[Stored items]

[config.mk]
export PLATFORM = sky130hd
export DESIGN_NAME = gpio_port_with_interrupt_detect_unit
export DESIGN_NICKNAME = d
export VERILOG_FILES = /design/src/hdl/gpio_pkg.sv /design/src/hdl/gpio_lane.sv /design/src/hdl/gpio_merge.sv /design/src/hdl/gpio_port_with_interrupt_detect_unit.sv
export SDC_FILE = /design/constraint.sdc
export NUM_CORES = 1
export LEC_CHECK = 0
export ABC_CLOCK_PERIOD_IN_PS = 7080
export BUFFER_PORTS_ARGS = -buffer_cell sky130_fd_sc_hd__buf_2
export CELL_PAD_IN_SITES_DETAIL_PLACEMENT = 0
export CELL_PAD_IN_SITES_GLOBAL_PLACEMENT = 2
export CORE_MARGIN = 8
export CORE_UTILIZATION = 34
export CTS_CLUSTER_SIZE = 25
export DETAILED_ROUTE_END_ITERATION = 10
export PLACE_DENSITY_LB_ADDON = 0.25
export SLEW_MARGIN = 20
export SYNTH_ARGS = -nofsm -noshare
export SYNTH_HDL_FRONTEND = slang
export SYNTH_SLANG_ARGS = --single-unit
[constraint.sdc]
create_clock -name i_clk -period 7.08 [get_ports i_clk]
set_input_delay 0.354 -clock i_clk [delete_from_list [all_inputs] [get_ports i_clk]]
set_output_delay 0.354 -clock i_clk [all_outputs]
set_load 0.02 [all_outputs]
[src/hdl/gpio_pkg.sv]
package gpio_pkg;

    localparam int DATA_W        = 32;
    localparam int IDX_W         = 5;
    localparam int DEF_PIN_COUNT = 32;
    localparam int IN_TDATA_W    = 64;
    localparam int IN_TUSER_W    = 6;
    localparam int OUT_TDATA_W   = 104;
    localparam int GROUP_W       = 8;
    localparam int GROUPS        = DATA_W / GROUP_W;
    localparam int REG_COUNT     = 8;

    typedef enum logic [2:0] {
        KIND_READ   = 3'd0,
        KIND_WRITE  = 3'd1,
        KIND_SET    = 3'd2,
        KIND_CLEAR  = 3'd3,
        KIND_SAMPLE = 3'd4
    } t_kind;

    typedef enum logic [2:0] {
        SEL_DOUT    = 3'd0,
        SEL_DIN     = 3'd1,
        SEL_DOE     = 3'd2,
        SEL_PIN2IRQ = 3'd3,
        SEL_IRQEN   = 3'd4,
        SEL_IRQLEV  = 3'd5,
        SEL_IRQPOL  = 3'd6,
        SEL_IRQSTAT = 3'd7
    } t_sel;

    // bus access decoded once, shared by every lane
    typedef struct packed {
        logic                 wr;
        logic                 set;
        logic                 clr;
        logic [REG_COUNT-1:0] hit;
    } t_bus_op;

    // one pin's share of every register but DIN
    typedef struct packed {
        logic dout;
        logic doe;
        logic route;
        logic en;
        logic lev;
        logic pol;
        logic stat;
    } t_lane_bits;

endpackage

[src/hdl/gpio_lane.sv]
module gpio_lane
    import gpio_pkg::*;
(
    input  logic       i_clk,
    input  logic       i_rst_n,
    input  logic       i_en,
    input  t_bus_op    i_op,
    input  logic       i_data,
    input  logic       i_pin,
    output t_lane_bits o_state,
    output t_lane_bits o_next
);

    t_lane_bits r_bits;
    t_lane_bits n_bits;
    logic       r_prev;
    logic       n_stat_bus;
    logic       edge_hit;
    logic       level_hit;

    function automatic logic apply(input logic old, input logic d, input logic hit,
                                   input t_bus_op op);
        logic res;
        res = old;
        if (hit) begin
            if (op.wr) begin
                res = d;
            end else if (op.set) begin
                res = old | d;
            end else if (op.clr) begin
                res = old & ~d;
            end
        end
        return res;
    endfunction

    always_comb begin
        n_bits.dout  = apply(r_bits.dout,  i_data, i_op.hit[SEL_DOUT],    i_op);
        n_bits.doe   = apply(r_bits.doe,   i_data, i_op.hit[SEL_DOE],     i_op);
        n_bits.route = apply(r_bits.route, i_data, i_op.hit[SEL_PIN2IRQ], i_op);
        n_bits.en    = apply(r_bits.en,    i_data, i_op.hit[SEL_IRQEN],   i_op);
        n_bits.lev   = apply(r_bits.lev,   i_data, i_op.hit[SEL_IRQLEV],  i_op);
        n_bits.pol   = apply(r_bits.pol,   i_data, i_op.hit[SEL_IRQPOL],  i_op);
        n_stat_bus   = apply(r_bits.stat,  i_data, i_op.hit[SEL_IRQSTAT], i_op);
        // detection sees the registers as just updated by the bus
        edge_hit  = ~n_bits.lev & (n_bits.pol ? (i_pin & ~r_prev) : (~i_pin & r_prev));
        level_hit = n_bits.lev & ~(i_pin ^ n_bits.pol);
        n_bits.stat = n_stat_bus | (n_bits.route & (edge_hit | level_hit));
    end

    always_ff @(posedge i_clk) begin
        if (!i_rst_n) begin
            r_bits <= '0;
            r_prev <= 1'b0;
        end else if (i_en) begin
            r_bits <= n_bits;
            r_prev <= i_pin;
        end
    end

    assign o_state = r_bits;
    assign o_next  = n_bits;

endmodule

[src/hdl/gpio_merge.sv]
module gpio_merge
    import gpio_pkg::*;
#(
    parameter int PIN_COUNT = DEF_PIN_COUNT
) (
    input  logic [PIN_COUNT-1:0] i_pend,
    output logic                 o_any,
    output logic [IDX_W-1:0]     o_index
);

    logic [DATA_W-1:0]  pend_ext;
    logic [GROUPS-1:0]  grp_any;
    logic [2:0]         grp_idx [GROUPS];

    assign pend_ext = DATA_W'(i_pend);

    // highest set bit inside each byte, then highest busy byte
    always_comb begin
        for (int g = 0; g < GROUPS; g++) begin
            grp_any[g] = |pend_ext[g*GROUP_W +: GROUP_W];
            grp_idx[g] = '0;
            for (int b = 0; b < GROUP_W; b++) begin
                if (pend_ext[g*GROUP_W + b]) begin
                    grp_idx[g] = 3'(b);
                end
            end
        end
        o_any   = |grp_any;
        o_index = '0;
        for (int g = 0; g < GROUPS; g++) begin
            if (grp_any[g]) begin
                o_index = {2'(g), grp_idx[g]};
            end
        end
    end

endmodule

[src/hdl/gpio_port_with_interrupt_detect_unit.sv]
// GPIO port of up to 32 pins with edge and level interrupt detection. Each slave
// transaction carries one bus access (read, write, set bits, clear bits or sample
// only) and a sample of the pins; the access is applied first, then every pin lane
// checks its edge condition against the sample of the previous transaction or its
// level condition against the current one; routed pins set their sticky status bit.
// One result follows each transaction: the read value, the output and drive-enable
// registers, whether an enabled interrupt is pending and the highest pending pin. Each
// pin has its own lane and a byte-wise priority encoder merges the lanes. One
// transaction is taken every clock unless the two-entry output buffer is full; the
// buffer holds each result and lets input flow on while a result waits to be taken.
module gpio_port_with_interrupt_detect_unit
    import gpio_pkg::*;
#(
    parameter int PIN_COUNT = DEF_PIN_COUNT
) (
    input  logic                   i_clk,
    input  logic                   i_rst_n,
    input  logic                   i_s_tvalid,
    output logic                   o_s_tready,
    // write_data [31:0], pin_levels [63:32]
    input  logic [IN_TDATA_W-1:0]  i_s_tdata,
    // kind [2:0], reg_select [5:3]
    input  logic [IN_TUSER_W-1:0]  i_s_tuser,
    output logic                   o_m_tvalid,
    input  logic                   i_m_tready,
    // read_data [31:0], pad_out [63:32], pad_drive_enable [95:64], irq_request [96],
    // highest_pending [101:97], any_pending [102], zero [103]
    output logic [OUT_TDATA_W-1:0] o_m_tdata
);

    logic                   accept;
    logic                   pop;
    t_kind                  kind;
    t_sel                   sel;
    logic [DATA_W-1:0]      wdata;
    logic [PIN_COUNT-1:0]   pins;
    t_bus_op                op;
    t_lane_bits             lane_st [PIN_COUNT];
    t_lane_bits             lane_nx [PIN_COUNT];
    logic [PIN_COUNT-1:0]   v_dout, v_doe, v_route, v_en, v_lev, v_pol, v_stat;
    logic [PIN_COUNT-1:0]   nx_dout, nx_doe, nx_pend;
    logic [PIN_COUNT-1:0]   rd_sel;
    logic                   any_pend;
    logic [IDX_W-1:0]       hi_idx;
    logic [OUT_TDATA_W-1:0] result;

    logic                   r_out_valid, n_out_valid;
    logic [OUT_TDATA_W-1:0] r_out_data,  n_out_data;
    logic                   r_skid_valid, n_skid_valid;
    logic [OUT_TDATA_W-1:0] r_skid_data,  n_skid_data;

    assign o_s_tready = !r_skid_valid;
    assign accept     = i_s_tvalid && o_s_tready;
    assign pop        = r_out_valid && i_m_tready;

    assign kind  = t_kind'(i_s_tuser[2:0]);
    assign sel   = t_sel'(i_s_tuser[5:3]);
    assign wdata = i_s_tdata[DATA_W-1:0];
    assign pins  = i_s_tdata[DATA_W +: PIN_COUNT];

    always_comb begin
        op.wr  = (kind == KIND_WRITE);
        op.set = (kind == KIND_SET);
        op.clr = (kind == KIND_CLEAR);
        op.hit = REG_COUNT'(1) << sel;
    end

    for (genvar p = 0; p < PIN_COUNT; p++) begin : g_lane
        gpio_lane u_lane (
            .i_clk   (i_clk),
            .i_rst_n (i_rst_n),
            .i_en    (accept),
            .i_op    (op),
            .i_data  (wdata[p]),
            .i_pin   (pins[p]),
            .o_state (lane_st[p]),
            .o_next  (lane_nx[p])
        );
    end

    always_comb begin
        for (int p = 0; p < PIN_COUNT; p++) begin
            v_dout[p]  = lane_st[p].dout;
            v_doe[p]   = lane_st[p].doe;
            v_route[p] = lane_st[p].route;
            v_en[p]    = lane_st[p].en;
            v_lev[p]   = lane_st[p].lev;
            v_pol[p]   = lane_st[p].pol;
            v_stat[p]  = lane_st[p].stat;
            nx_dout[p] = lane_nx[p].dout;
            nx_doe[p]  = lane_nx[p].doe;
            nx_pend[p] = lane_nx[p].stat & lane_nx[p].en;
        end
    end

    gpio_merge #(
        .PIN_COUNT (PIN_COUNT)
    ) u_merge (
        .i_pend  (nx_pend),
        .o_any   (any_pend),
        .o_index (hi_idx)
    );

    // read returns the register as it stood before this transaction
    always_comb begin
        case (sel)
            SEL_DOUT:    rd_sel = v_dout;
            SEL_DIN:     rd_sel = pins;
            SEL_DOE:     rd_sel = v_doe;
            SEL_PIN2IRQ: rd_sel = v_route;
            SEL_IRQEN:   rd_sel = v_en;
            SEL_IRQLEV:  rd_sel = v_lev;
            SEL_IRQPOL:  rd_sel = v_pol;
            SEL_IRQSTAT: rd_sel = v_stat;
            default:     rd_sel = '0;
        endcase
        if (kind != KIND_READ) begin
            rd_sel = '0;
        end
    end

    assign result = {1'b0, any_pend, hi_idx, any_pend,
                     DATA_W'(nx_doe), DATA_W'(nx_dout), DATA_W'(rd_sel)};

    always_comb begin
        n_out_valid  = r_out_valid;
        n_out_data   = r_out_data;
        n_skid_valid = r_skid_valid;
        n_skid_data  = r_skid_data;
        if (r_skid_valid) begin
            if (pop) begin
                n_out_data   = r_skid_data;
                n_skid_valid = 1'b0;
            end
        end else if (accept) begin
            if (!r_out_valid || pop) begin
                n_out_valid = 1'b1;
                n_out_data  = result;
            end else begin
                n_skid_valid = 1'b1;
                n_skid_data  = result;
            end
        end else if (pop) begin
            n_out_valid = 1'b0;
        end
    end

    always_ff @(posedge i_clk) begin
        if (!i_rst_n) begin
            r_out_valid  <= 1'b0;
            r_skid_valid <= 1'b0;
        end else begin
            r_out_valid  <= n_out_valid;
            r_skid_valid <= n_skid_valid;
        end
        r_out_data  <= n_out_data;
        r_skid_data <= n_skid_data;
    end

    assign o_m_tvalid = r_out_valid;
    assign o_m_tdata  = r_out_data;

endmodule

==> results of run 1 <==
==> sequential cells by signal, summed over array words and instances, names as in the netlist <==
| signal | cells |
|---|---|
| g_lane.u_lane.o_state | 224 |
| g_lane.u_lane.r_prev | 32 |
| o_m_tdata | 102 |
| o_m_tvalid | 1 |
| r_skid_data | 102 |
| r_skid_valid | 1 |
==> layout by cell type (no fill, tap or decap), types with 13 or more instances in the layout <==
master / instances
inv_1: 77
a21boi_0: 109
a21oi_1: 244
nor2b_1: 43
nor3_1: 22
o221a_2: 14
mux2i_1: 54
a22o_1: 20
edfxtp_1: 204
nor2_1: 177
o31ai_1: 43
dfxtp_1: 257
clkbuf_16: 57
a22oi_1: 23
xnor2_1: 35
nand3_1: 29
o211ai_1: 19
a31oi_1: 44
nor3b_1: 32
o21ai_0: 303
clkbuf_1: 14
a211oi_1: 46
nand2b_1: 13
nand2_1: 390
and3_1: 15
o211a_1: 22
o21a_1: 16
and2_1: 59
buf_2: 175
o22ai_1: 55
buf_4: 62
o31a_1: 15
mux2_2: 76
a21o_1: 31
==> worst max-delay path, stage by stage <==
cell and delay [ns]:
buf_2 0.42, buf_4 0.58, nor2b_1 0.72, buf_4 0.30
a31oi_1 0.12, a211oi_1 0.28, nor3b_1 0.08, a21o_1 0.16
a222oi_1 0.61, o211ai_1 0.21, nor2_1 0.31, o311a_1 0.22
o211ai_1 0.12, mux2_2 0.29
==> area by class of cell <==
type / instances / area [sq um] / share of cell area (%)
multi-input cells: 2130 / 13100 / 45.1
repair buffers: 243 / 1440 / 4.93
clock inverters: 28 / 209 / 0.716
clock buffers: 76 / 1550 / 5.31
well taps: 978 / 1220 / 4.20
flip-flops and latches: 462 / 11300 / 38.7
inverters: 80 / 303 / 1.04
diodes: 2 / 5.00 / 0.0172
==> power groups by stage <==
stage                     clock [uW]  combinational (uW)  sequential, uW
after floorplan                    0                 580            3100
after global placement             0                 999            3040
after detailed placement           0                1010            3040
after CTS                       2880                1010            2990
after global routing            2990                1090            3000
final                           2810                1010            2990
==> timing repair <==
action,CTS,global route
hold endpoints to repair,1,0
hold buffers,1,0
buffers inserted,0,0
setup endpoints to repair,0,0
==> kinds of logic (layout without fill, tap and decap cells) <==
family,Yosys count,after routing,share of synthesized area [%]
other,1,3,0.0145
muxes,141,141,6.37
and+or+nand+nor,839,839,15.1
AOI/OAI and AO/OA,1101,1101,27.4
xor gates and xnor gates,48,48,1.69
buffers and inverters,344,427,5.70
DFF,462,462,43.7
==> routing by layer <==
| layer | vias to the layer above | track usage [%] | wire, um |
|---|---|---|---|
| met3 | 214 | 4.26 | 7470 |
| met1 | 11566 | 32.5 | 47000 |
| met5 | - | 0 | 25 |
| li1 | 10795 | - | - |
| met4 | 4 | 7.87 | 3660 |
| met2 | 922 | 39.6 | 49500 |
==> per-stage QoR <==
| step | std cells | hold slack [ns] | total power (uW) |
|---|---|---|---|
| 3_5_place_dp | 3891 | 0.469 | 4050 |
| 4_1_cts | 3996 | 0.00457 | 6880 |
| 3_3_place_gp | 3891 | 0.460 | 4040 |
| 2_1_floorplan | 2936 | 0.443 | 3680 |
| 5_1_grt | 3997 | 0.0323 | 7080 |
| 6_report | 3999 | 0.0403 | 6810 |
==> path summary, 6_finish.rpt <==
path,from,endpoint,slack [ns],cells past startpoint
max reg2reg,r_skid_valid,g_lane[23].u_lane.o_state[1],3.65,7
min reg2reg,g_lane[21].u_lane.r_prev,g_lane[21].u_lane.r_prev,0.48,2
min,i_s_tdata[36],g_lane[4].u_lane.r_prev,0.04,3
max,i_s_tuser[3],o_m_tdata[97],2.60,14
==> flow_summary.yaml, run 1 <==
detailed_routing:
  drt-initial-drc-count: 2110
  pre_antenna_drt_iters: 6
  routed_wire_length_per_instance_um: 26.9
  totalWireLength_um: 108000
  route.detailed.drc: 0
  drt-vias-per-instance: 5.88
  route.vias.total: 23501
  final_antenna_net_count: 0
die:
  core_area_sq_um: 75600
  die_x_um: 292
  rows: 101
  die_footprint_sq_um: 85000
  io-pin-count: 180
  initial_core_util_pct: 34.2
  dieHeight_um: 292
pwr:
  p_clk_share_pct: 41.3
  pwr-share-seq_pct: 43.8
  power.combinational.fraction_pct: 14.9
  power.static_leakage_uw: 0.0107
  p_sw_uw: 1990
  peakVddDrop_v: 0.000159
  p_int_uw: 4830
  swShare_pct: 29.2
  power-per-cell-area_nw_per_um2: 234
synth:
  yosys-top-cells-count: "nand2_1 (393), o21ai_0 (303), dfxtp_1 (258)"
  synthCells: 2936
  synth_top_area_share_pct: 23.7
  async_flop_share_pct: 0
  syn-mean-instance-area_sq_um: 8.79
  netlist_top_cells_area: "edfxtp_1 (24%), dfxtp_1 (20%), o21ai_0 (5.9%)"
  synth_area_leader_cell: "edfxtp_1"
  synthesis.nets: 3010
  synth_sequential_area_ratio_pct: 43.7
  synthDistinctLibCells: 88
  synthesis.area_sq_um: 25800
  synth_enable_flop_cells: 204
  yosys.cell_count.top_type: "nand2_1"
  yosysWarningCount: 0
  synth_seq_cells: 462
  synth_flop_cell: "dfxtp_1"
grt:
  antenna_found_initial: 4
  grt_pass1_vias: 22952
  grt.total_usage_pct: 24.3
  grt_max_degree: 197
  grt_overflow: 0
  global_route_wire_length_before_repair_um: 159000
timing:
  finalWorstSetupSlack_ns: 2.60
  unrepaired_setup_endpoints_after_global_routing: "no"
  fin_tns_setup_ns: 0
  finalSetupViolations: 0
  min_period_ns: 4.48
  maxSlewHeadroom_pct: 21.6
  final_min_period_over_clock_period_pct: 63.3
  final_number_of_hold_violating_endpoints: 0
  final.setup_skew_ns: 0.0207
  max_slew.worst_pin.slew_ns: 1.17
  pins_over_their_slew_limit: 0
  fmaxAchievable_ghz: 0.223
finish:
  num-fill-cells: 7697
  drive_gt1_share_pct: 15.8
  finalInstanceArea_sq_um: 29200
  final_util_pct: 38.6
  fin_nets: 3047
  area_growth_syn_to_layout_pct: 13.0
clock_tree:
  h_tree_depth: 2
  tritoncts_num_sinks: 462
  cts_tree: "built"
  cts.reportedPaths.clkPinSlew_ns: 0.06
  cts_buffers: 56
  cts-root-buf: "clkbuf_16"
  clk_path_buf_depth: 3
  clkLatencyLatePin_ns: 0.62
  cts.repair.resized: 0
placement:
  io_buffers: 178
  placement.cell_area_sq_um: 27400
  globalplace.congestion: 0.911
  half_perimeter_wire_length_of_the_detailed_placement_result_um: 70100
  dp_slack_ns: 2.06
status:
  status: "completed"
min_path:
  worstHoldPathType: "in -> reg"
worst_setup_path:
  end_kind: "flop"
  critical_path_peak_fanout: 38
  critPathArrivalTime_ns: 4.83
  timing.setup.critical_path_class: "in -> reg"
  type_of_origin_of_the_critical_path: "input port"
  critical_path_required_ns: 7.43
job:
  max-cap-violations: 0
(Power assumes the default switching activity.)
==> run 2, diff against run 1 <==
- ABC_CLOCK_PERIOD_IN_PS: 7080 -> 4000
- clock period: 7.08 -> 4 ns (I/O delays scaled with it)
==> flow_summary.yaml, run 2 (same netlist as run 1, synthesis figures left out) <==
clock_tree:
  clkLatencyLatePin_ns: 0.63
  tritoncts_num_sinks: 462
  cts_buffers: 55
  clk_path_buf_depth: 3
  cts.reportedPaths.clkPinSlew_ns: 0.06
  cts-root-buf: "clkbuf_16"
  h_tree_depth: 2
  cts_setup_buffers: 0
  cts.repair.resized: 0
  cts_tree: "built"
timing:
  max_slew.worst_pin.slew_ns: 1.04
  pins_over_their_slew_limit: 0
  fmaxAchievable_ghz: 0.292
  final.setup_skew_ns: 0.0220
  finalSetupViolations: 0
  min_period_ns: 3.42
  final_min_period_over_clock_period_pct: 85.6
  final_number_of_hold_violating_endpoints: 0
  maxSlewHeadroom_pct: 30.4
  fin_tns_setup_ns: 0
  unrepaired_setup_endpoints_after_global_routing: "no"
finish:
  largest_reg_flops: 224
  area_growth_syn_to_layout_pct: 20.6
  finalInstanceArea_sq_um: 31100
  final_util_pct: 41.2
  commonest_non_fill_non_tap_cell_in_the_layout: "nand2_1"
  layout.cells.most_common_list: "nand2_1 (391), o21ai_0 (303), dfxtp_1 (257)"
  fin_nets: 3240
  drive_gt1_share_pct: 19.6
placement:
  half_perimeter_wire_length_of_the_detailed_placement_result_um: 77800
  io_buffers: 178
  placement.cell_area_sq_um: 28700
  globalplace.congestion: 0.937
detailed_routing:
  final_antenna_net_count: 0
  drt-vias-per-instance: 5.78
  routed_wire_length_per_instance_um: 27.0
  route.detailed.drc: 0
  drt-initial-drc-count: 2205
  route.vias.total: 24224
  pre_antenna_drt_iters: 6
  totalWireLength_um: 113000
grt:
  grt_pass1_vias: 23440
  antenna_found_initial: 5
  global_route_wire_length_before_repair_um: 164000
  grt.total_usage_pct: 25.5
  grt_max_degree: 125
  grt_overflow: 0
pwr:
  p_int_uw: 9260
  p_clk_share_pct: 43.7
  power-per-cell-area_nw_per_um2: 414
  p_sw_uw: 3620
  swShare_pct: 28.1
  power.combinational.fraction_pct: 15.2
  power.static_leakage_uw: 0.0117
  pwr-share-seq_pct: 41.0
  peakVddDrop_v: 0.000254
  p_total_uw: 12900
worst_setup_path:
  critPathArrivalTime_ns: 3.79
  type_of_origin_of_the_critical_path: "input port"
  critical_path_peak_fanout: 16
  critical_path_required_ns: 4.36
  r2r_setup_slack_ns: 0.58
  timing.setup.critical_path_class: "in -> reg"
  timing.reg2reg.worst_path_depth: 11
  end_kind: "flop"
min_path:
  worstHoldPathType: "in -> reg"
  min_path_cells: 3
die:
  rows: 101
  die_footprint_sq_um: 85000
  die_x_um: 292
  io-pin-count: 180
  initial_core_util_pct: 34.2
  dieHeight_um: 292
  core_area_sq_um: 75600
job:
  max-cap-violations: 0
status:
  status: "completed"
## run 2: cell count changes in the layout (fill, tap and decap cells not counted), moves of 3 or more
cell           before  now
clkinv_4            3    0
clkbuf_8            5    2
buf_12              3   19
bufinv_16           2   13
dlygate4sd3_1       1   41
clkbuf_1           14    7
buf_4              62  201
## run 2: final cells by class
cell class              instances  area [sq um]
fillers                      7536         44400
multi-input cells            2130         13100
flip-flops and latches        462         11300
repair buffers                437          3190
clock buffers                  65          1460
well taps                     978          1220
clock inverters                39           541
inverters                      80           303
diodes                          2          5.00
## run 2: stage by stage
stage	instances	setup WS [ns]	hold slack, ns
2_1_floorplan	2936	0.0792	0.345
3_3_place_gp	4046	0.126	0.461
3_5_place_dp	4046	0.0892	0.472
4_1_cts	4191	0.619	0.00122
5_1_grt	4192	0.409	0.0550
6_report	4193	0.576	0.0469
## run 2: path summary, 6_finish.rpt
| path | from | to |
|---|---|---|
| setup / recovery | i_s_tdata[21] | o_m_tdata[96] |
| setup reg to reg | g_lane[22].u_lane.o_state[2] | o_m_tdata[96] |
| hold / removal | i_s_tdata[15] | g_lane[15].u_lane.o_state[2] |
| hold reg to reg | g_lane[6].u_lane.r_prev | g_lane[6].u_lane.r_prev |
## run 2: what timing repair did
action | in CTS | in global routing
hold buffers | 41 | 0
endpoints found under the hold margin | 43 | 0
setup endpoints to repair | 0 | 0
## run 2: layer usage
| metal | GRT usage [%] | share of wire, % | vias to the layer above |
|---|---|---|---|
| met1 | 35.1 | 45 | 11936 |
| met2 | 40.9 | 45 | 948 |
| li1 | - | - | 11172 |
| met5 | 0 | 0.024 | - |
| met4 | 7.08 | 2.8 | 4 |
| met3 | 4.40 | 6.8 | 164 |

* _TRY IT_: Lines from the top of the data above through the line containing "export SLEW_MARGIN = 20" must be repeated exactly. All other lines stay out.

* _TASK RESPONSE_:
[config.mk]
export PLATFORM = sky130hd
export DESIGN_NAME = gpio_port_with_interrupt_detect_unit
export DESIGN_NICKNAME = d
export VERILOG_FILES = /design/src/hdl/gpio_pkg.sv /design/src/hdl/gpio_lane.sv /design/src/hdl/gpio_merge.sv /design/src/hdl/gpio_port_with_interrupt_detect_unit.sv
export SDC_FILE = /design/constraint.sdc
export NUM_CORES = 1
export LEC_CHECK = 0
export ABC_CLOCK_PERIOD_IN_PS = 7080
export BUFFER_PORTS_ARGS = -buffer_cell sky130_fd_sc_hd__buf_2
export CELL_PAD_IN_SITES_DETAIL_PLACEMENT = 0
export CELL_PAD_IN_SITES_GLOBAL_PLACEMENT = 2
export CORE_MARGIN = 8
export CORE_UTILIZATION = 34
export CTS_CLUSTER_SIZE = 25
export DETAILED_ROUTE_END_ITERATION = 10
export PLACE_DENSITY_LB_ADDON = 0.25
export SLEW_MARGIN = 20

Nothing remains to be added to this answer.